A coin

Last week at the local supermarket, I put a coin into the slot of the shopping cart locking mechanism but nothing happened that I could see so I tried to get the coin back out to try it in the slot of another cart’s locking mechanism. I couldn’t get a good grip on the coin, though, because less than a millimeter was sticking out and I have short fingernails.

I could get it to move a couple microns, but it kept slipping back in. I couldn’t even get it to move enough to tell whether it was somehow locked into the slot (having engaged some mechanism) or I just wasn’t pulling hard enough. People who had arrived after me were taking carts from other nested lines of carts and going about their business.

Noticing my situation, the man who sells the homeless newspaper in front of the store came over. He took some fingernail clippers out of his pocket and got ahold of the edge of the coin that way. I remembered my mother warning me when I was a kid not to put coins in my mouth; her argument was one never knows where they have been whereas I had been more concerned about the choking danger at the time. Now that I am grown I can put coins in my mouth whenever I want, but if I do I’ll always boil them first I guess.

The coin just wouldn’t come out, though, it did appear to be locked in the slot. So the man helping me checked to see whether my insertion of the coin had disengaged the cart lock, something I had neglected to do after failing to hear the usual “click” upon insertion, or see the key pop out as usual.
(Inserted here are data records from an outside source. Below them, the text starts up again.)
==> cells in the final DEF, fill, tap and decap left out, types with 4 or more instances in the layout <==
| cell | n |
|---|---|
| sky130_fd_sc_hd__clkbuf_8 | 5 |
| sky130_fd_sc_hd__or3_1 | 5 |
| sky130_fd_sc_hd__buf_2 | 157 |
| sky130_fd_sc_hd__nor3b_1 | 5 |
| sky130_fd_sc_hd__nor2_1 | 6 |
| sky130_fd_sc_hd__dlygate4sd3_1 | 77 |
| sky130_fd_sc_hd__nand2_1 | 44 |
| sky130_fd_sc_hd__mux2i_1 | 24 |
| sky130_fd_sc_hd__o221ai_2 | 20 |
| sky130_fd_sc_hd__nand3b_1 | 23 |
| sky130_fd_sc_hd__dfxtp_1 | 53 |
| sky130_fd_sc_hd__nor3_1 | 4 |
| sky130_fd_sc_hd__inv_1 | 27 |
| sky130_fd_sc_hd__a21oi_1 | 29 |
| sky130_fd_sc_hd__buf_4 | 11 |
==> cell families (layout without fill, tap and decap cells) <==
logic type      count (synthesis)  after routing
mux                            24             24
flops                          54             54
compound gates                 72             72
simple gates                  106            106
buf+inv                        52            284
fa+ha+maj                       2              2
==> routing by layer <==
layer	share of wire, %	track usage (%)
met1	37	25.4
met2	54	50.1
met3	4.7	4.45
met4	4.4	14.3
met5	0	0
Indeed, the cart was unlocked and my only problem was me. Funny how that works, I thought. Upon leaving the supermarket, I purchased a newspaper from the man and asked him how his arm was doing, because we had discussed it a few weeks earlier, and he had told me then about slipping and falling on it. It is doing better now, although he dreads the approaching winter, which is expected to be cold.

11 responses to “A coin

  1. zeynep

    when can we read your book? :))

  2. mig

    as i said, my only problem is me.

  3. Coin-operated things either always: a)take my money and not the thing, or b)take my money and give me the thing plus my coin, and sometimes another coin. The uncertainty is too much, sometimes.

  4. Jann

    I used to have trouble with some of the parking meters in Buffalo. You see, they weren’t emptied regularly, and at times were so jampacked with coins that not one more quarter would go through the slot. Of course I could have not put money in, and then tried to explain the situation to the parking court judge (or facsimilie thereof), but that would have required taking time off work to appear, and using some of my vacation or personal leave time. And I might still have lost. A better solution was to take from my trunk my rubber hammer, which I needed to replace my hubcaps which had to be removed to add air to my tires, and give the parking meter a couple of good whacks. The coins would settle enough so that another quarter or two would go in. It worked every time!

  5. D

    I have two manuscripts of Migs that I would be willing to serialise and sell in a weekly/monthly publication to his fans. That way he has a few weeks/months to rewrite the final chapters before everyone sees them…

  6. mg

    final chapters, man. they kill me every time. those and the initial chapters, and the middle ones.

  7. D

    The subchapters needed some work too, and the index was awful!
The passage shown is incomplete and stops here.